Noi non siamo la nostra malattia. Intervista ad Anna Chisari
Anna Chisari racconta con determinazione e commozione gli stati d’animo che ha attraversato dalla scoperta della sua malattia fino alla guarigione. Il Linfoma non Hodgkin che l’ha colpita è stato non solo il nemico da superare ma anche qualcosa da cui non farsi catturare. È per questo che Anna è riuscita a fare proprie le parole di Emma Bonino («Io non sono il mio tumore») e a rivolgerle non solo a se stessa e alle persone ammalate, ma soprattutto a chi si prende cura di una persona malata.

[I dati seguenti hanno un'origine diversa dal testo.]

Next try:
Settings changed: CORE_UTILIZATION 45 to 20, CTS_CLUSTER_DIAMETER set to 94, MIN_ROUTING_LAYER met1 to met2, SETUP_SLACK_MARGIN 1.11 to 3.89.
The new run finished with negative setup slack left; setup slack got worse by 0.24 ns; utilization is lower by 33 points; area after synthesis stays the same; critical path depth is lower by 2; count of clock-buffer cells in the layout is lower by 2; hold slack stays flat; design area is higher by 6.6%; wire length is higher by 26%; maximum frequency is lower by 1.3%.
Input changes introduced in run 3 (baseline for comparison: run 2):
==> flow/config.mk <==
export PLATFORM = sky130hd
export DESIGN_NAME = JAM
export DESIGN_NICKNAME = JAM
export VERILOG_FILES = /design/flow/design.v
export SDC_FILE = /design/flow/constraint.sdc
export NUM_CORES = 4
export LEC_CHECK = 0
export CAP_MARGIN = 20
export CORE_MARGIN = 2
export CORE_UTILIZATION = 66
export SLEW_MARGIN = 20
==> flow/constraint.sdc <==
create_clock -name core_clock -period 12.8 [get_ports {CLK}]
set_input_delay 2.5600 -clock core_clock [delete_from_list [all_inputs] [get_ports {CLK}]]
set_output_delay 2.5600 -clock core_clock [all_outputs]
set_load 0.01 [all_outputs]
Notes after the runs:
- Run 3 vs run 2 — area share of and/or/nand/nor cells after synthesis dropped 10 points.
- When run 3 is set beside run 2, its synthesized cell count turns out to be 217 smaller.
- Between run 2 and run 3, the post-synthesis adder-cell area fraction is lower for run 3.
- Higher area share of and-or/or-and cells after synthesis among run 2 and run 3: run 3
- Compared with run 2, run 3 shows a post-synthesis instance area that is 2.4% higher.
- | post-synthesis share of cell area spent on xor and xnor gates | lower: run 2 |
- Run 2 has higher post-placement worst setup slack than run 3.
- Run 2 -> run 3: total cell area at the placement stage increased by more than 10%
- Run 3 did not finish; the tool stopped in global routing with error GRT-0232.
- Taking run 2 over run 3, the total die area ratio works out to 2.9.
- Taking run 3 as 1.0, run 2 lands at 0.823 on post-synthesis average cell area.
## run 1
## gioco
module gioco(
	i_ani_stb,														 
	i_clk,															 
	i_rst,															 
	i_animate,														 
	i_dx, 															 
	i_sx,																 
	i_start,															 
	o_x1_pal, o_x2_pal,											 
	o_y1_pal, o_y2_pal,
	o_x1_nav, o_x2_nav,											 
	o_y1_nav, o_y2_nav,
	bri1,bri2,bri3,bri4,bri5,bri6,bri7,bri8,bri9,bri10, 
	ok, ko,															 
	ff_life															 
);
For scale: roughly 2000 cells after synthesis, roughly 77 flip-flops, about 100 I/O pins.
export LEC_CHECK = 0
export CAP_MARGIN = 20
export CORE_ASPECT_RATIO = 1.36
export CORE_MARGIN = 5
export CORE_UTILIZATION = 64
export HOLD_SLACK_MARGIN = 0.26
export PLACE_DENSITY = 0.37
export SLEW_MARGIN = 20
create_clock -name core_clock -period 24.0 [get_ports {i_clk}]
run.sh (not shown) runs the stock make flow with config.mk's settings and CLKGATE_MAP_FILE=.
Run 1 reached the final stage; the timing, DRC and antenna checks on its layout passed.
Here is what was changed in the inputs of run 2 compared with run 1.
diff --git a/flow/config.mk b/flow/config.mk
--- a/flow/config.mk
+++ b/flow/config.mk
@@ -8,7 +8,4 @@
 export CAP_MARGIN = 20
-export CORE_ASPECT_RATIO = 1.36
-export CORE_MARGIN = 5
-export CORE_UTILIZATION = 64
-export HOLD_SLACK_MARGIN = 0.26
-export PLACE_DENSITY = 0.37
+export CORE_MARGIN = 2
+export CORE_UTILIZATION = 40
 export SLEW_MARGIN = 20
==> flow/constraint.sdc <==
create_clock -name core_clock -period 21.6 [get_ports {i_clk}]
set_input_delay 4.3200 -clock core_clock [delete_from_list [all_inputs] [get_ports {i_clk}]]
set_output_delay 4.3200 -clock core_clock [all_outputs]
set_load 0.01 [all_outputs]
Results
Run 2: PASS, flow complete, no timing, DRC or antenna violations
STATUS aggregate routed wire length: run 2 loses against run 1
On global-route met3 utilization: between run 1 and run 2, it ends up higher for run 1.
Re instance tally after logic synthesis: no difference whatsoever between run 1 and run 2.
Of run 1 and run 2, the higher wire length of the first global-routing pass belongs to run 2.
On final-layout clock-cell area share, run 1 and run 2 are basically level.
In the metrics for run 1 and run 2, the one carrying the higher number of placed cells counting well taps is run 2.
Comparing run 1 and run 2, the higher worst path arrival time was measured on run 1.
Sum of routed wire segments on met1 (run 2 over run 1): increase, about 26%
Diff run 1 -> run 2 | non-clock buffer count | up by a few percent
Looking at area of all placed cells without fillers across run 1 and run 2, the one that comes out lower is run 1.
On tightest hold margin, run 2 does better than run 1.
> inputs changed (run 2 -> run 3)
diff --git a/flow/config.mk b/flow/config.mk
--- a/flow/config.mk
+++ b/flow/config.mk
@@ -9,3 +9,4 @@
 export CORE_MARGIN = 2
-export CORE_UTILIZATION = 40
+export CORE_UTILIZATION = 68
+export CTS_CLUSTER_SIZE = 35
 export SLEW_MARGIN = 20
==> flow/constraint.sdc <==
create_clock -name core_clock -period 16.2 [get_ports {i_clk}]
set_input_delay 3.2400 -clock core_clock [delete_from_list [all_inputs] [get_ports {i_clk}]]
set_output_delay 3.2400 -clock core_clock [all_outputs]
set_load 0.01 [all_outputs]
==> comparison <==
- For the share of the clock period used by the worst path after layout, run 3 came in 10 points higher than run 2 did.
- Diff run 3..run 2 | number of max-slew violations in the final report | unchanged
- The first-iteration DRC count of run 3 was inferior to that of run 2.
- Run 3 finished all stages; layout check result: FAIL, due to negative setup slack.
- Run 2 went all the way through the flow, and no timing, DRC or antenna check failed.
==> run a: inputs <==
## audio_core
module audio_core(
	input clk,          
	input rst,          
	input tick,         
	input tick_1m,      
	input [15:0] accel_z,     
	input accel_valid,        
	output wire beat,   
	output [7:0] LED,   
	input PB_PLY, 	     
	input [3:0]  VOL,	  
	output P,		     
	output [3:0] SEGA,  
	output [7:0] SEGD,  
	output [7:0] BPM,   
	input [15:0] DATA,	  
	output note_req,      
	output song_end       
	);
Settings: LEC_CHECK=0, CAP_MARGIN=30, CELL_PAD_IN_SITES_GLOBAL_PLACEMENT=0, CORE_ASPECT_RATIO=0.84, CORE_MARGIN=2, CORE_UTILIZATION=27, CTS_CLUSTER_DIAMETER=361, CTS_CLUSTER_SIZE=72, GPL_ROUTABILITY_DRIVEN=0, GPL_TIMING_DRIVEN=0, MAX_ROUTING_LAYER=met5, MIN_ROUTING_LAYER=met2, PLACE_DENSITY_LB_ADDON=0.17, SETUP_SLACK_MARGIN=1.63, SLEW_MARGIN=40, TNS_END_PERCENT=90; clock period 11.8 ns.
run.sh (not shown) runs the stock make flow with config.mk's settings and CLKGATE_MAP_FILE=.
==> run b: changes against run a <==
Settings changed: CAP_MARGIN 30 to 20, CELL_PAD_IN_SITES_GLOBAL_PLACEMENT 0 to not set, CORE_ASPECT_RATIO 0.84 to not set, CORE_UTILIZATION 27 to 64, CTS_CLUSTER_DIAMETER 361 to not set, CTS_CLUSTER_SIZE 72 to not set, GPL_ROUTABILITY_DRIVEN 0 to not set, GPL_TIMING_DRIVEN 0 to not set, HOLD_SLACK_MARGIN set to 0.3, MAX_ROUTING_LAYER met5 to not set, MIN_ROUTING_LAYER met2 to not set, PLACE_DENSITY_LB_ADDON 0.17 to not set, SETUP_SLACK_MARGIN 1.63 to -0.3, SLEW_MARGIN 40 to 20, TNS_END_PERCENT 90 to not set.
==> flow/constraint.sdc (replaced) <==
create_clock -name core_clock -period 4.14 [get_ports {clk}]
set_input_delay 0.8280 -clock core_clock [delete_from_list [all_inputs] [get_ports {clk}]]
set_output_delay 0.8280 -clock core_clock [all_outputs]
set_load 0.01 [all_outputs]
==> run c: changes against run a <==
Settings changed: CAP_MARGIN 30 to 20, CELL_PAD_IN_SITES_GLOBAL_PLACEMENT 0 to not set, CORE_ASPECT_RATIO 0.84 to not set, CORE_UTILIZATION 27 to 58, CTS_CLUSTER_DIAMETER 361 to not set, CTS_CLUSTER_SIZE 72 to not set, GPL_ROUTABILITY_DRIVEN 0 to not set, GPL_TIMING_DRIVEN 0 to not set, MAX_ROUTING_LAYER met5 to not set, MIN_ROUTING_LAYER met2 to not set, PLACE_DENSITY set to 0.55, PLACE_DENSITY_LB_ADDON 0.17 to not set, SETUP_SLACK_MARGIN 1.63 to -0.56, SLEW_MARGIN 40 to 20, TNS_END_PERCENT 90 to not set.
==> flow/constraint.sdc (replaced) <==
create_clock -name core_clock -period 6.95 [get_ports {clk}]
set_input_delay 1.3900 -clock core_clock [delete_from_list [all_inputs] [get_ports {clk}]]
set_output_delay 1.3900 -clock core_clock [all_outputs]
set_load 0.01 [all_outputs]
==> qor summary <==
metric                                                                   run b                   run a                 run c
Primary flip-flop cell chosen by synthesis mapping                     dfxtp_1                 dfxtp_1               dfxtp_1
Die x size                                                              214 µm                  356 µm                224 µm
Post-CTS resize count                                                      398                       0                     0
Effective utilization at floorplan                                       65.1%                   27.2%                 58.9%
Placeable core area                                                 43,200 µm²             103,000 µm²            47,700 µm²
Setup slack at placement                                              -2990 ps                 2100 ps              -1060 ps
Floorplan die area                                                  45,600 µm²             107,000 µm²            50,200 µm²
Area post-placement                                                 37,600 µm²              30,600 µm²            31,100 µm²
Boundary Pins                                                               74                      74                    74
Placement row count                                                         76                     108                    80
Final HPWL from detailed placement                                     96.8 mm                 96.7 mm               91.1 mm
Post-synth EDFFs                                                            32                      32                    32
Die boundary height                                                     214 µm                  300 µm                224 µm
Number of clock sinks                                                      229                     229                   229
TritonCTS buffer count                                                      24                       7                    24
Placer Congestion                                                         1.44                       -                  1.21
Number of warnings reported in the yosys synthesis log                      10                      10                    10
Deepest clock path buffer count                                              3                       3                     3
Setup fix buffers added after clock tree synthesis                         115                       0                     0
IO Port Bufs                                                                70                      60                    70
AND/OR/NAND/NOR Cells, Area Fraction                                     24.7%                   24.7%                 24.7%
Outcome                                                 stopped before the end  stopped before the end       failed layout checks
Failing step                                                           5_1_grt                 5_1_grt                     -
Violated checks                                                              -                       -  negative setup slack
Inst Count DP                                                            5,426                   5,370                 4,669
== alpha ==
// fifo
module fifo #(
    parameter DATA_WIDTH = 16,
    parameter DEPTH = 64, 
    parameter ALMOST_FULL_THRESH = 56,
    parameter ALMOST_EMPTY_THRESH = 8
)(
    input                   clk,
    input                   rst_n,        
    input                   wr_en,
    input  [DATA_WIDTH-1:0] wr_data,
    input                   rd_en,
    output reg [DATA_WIDTH-1:0] rd_data,
    output                  full,
    output                  empty,
    output                  almost_full,
    output                  almost_empty,
    output                  overflow_err,
    output                  underflow_err,
    output [DATA_WIDTH-1:0] fifo_count
);
Size: roughly 1100 flip-flops, ~45000 µm² of cells after synthesis.
clock: 2.28 ns
lec_check: 0
abc_area: 1
cap_margin: 20
cell_pad_in_sites_detail_placement: 0
cell_pad_in_sites_global_placement: 0
core_aspect_ratio: 1.06
core_margin: 2
core_utilization: 66
cts_cluster_diameter: 27
setup_slack_margin: 0.59
slew_margin: 20
run.sh (not shown) runs the stock make flow with config.mk's settings and CLKGATE_MAP_FILE=.
Completing all stages was not enough for alpha: its layout failed the final checks because of setup timing.
==> v22 <==
==> flow/design.v (excerpt) <==
module Top_1553B_APB
(
  APB_CLK,
  APB_RESETn,
  APB_RDATA,
  APB_READY,
  APB_SLVERR,
  APB_STRB,
  APB_PROT, 
  APB_ADDR,
  APB_ENABLE,
  APB_WRITE,
  APB_WDATA,
  APB_SEL,
  rx0_1553,
  tx0_1553,
  tx0_en,
  rx1_1553,
  tx1_1553,
  tx1_en
);
make LEC_CHECK=0 ABC_AREA=0 CAP_MARGIN=20 CELL_PAD_IN_SITES_DETAIL_PLACEMENT=1 CELL_PAD_IN_SITES_GLOBAL_PLACEMENT=1 CORE_ASPECT_RATIO=1.47 CORE_MARGIN=5 CORE_UTILIZATION=48 CTS_CLUSTER_DIAMETER=270 GPL_ROUTABILITY_DRIVEN=0 GPL_TIMING_DRIVEN=1 MAX_ROUTING_LAYER=met5 MIN_ROUTING_LAYER=met1 PLACE_DENSITY_LB_ADDON=0.03 SETUP_SLACK_MARGIN=-0.0 SLEW_MARGIN=20 TNS_END_PERCENT=75 finish   # period 2.86 ns
run.sh (not shown) runs the stock make flow with config.mk's settings and CLKGATE_MAP_FILE=.
==> v23 (differences from v22) <==
Settings changed: ABC_AREA 0 to unset, CELL_PAD_IN_SITES_DETAIL_PLACEMENT 1 to unset, CELL_PAD_IN_SITES_GLOBAL_PLACEMENT 1 to unset, CORE_ASPECT_RATIO 1.47 to unset, CORE_MARGIN 5 to 2, CORE_UTILIZATION 48 to 70, CTS_CLUSTER_DIAMETER 270 to unset, CTS_CLUSTER_SIZE set to 15, GPL_ROUTABILITY_DRIVEN 0 to unset, GPL_TIMING_DRIVEN 1 to unset, MAX_ROUTING_LAYER met5 to unset, MIN_ROUTING_LAYER met1 to unset, PLACE_DENSITY_LB_ADDON 0.03 to unset, SETUP_SLACK_MARGIN -0.0 to unset, TNS_END_PERCENT 75 to unset.
==> flow/constraint.sdc (replaced) <==
create_clock -name core_clock -period 2.35 [get_ports {APB_CLK}]
set_input_delay 0.4700 -clock core_clock [delete_from_list [all_inputs] [get_ports {APB_CLK}]]
set_output_delay 0.4700 -clock core_clock [all_outputs]
set_load 0.01 [all_outputs]
==> summary of the runs <==
- Against v22, the routed wire length of v23 is higher by about 7%.
- Design area: v23 is higher than v22 (about 3%).
- Global-route usage: v23 is higher than v22 (14 points).
- In v22 the final cell count is higher than in v23, by about 8%.
- v23 finished but fails on setup timing. v22 passed the timing, DRC and antenna checks.
- Die area: v23 is lower than v22 (about 33%).
- Area after synthesis is the same in v22 and v23.
- Register-to-register slack: v23 is worse than v22 (330 ps).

Il suo dunque è un invito a non far coincidere nessuno con la sua malattia, a porre sempre al centro la persona, a dedicare a lei le nostre attenzioni giorno per giorno.

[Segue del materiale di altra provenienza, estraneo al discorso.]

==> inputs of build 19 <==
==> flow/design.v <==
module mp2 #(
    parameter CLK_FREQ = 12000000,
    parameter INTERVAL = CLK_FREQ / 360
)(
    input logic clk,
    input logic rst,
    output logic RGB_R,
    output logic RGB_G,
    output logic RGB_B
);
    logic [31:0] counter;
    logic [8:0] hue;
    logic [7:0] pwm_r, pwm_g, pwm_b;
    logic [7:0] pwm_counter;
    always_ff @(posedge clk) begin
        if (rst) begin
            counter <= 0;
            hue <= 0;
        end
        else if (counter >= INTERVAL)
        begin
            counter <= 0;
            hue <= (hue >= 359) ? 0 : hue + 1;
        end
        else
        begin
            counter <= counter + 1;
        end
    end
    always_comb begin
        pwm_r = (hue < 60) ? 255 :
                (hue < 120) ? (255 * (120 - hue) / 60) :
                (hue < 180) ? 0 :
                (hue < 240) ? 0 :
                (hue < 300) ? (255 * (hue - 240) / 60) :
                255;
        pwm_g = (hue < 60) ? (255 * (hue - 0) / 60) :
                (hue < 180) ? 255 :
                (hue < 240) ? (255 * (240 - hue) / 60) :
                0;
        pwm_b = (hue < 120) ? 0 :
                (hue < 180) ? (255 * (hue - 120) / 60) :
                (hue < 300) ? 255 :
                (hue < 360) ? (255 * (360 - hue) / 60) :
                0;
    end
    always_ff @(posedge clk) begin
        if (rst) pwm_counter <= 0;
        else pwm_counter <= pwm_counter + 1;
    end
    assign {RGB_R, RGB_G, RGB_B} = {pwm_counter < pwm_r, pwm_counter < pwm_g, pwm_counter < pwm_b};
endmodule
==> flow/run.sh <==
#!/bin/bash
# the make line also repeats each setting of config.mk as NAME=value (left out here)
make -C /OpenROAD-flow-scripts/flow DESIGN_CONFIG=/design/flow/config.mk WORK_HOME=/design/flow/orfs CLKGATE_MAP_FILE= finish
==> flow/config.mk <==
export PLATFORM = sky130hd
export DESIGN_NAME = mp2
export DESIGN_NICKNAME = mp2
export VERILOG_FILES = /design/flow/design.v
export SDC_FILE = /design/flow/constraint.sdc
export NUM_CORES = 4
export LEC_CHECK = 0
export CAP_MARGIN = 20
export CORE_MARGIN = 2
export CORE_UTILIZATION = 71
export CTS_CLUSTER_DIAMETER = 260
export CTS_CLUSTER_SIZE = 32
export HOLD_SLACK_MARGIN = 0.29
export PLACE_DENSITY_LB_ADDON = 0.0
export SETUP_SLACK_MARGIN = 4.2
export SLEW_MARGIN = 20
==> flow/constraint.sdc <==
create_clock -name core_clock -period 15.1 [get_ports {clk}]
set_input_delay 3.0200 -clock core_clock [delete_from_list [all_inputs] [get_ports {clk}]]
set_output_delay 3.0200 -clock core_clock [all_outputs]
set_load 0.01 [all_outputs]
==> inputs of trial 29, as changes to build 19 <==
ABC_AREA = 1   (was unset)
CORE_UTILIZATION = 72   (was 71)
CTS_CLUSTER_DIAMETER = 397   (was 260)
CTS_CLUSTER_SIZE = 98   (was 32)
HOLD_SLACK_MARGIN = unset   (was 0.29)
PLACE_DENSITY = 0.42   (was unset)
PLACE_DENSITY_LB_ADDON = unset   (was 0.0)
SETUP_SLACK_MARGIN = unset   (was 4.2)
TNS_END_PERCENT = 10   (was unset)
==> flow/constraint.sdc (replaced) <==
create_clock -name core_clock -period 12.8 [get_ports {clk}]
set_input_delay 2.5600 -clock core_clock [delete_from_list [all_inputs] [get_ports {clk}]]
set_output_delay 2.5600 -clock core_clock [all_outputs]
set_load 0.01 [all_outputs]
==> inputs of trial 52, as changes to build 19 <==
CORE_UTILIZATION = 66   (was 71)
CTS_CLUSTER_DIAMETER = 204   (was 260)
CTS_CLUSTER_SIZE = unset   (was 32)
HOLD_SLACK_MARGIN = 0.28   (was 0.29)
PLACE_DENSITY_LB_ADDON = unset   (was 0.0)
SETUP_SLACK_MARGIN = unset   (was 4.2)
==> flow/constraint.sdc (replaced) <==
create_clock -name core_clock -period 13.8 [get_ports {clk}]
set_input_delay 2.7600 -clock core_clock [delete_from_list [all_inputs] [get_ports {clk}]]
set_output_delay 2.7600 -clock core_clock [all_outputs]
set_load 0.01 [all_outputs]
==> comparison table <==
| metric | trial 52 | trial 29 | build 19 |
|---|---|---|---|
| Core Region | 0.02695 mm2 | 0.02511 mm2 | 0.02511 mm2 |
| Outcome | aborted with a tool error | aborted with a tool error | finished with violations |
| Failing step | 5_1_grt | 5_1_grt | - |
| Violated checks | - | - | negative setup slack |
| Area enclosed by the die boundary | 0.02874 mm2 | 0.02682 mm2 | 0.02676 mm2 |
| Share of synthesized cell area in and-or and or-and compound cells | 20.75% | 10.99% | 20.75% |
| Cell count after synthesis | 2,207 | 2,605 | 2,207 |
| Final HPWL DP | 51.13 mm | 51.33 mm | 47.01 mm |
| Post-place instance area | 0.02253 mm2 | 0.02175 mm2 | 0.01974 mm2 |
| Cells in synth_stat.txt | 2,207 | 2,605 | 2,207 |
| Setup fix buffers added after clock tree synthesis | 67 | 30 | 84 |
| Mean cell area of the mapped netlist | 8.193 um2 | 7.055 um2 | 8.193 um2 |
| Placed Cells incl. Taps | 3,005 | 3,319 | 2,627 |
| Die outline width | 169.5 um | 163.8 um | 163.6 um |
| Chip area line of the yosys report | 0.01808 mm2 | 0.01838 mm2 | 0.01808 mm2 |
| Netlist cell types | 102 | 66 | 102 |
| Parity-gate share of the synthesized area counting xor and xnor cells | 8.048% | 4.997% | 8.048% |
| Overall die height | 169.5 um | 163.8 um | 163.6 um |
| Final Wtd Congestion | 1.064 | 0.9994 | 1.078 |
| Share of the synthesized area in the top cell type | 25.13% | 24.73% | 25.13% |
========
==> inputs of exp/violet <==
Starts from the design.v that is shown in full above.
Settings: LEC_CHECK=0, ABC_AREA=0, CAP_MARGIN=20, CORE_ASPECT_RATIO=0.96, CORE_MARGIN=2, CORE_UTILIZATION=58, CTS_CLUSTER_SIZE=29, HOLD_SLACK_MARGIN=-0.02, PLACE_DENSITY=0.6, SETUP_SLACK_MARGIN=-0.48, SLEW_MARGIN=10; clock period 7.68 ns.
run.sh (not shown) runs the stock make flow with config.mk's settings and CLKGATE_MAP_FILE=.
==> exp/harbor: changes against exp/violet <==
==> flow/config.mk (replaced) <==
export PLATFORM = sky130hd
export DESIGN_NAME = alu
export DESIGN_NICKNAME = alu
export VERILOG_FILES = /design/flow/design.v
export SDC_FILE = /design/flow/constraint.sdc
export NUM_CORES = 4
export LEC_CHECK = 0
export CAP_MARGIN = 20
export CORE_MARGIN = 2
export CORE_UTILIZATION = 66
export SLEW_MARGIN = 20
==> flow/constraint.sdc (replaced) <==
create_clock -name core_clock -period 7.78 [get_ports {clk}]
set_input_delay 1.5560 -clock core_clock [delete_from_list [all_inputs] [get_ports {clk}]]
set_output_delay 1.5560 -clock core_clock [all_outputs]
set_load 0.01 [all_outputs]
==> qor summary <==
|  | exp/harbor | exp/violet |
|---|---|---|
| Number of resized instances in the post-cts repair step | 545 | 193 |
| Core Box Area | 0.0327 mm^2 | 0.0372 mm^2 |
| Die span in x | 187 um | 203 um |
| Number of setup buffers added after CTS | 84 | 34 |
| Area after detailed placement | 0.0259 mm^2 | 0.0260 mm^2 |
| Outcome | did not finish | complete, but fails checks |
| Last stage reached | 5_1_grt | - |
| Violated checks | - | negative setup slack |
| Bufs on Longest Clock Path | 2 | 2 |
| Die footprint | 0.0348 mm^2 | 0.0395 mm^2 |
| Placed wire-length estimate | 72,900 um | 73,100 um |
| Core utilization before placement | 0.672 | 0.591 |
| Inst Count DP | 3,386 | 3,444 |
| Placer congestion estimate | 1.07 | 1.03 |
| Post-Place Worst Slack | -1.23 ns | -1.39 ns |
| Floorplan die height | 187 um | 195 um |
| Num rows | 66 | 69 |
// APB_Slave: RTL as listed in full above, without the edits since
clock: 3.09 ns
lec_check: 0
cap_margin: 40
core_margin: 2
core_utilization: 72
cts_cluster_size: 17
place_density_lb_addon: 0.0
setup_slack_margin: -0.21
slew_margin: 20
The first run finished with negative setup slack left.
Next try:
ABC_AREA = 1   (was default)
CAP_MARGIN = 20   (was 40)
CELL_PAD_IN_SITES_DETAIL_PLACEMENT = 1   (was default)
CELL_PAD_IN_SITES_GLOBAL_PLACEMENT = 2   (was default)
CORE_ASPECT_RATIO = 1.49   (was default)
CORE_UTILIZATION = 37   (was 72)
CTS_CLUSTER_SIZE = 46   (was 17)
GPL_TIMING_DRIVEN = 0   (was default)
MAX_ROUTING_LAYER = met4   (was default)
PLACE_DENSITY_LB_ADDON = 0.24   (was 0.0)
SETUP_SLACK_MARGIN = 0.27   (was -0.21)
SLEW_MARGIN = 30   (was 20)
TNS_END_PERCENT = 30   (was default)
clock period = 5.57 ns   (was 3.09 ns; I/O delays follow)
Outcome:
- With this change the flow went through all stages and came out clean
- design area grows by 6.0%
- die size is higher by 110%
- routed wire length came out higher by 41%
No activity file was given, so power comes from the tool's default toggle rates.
==> run a: inputs <==
==> flow/design.v <==
`timescale 1ns / 1ps
module apb_master(
    input pclk, presetn, pready, pslverr, 
    input [31:0] prdata,wdata,addr,
    input start,write,
    input [3:0] strb,
    input [2:0] prot,
    output reg psel,penable,pwrite,
    output reg [31:0] paddr,pwdata,
    output reg [3:0] pstrb,
    output reg [2:0] pprot,
    output reg done,error,
    output reg [31:0] rdata
    );
    parameter idle=2'b00,
              setup=2'b01,
              access=2'b10;
    reg [1:0] state, next;  
    always @(posedge pclk, negedge presetn) 
    begin
        if(!presetn) state<=idle;
        else state<=next;
    end 
    always @(*) begin
        case(state)
        idle: next = start?setup:idle;
        setup: next = access;
        access: next=pready?idle:access;
        default: next=idle;
    endcase    
    end 
    always @(posedge pclk,negedge presetn)
    begin
        if(!presetn) begin
        psel<=0;
        penable<=0;
        done<=0;
        error<=0;
        paddr <= 0;
        pwrite <= 0;
        pwdata <= 0;
        pstrb <= 0;
        pprot <= 0;
        rdata <= 0;
        end else begin
        case(state)
        idle: begin
            done<=0;
            error<=0;
            psel<=0;
            penable<=0;
        end
        setup: begin
            psel<=1;
            penable<=0;
            paddr<=addr;
            pwrite<=write;
            pwdata<=wdata;
            pstrb<=strb;
            pprot<=prot;
        end
        access: begin
            penable<=1;
            if(pready) begin
                done<=1;
                error<=pslverr;
                if(!write) rdata<=prdata;
            end
        end
    endcase
    end
    end      
endmodule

C’è un cinghiale nell’orto (Edizioni del Gattaccio) è il libro con il quale Anna ha deciso di raccontare e condividere la sua esperienza, con la speranza che possa offrire conforto ad altri. Ma quello di Anna è un progetto più ampio che non si concretizza solo in un racconto fatto di parole. Con Rinascita Fisica Anna ha infatti testimoniato la sua ripresa, giorno dopo gorno, con una serie di foto scattate dopo l’ultima seduta di chemio, ogni giorno alla stessa ora, le 12,03, dovunque fosse, con chiunque e qualunque cosa stesse facendo. «Istantanee che testimoniano, giorno dopo giorno, il miglioramento della mia faccia, del mio corpo, il progressivo passaggio dallo stato di malata a quello di sana. Un itinerario attorno al colorito della mia pelle. E non solo.»
Con Anna abbiamo parlato della sua malattia, della sua vita durante e dopo, del rapporto con gli altri e dell’importanza di discuterne e continuare a farlo.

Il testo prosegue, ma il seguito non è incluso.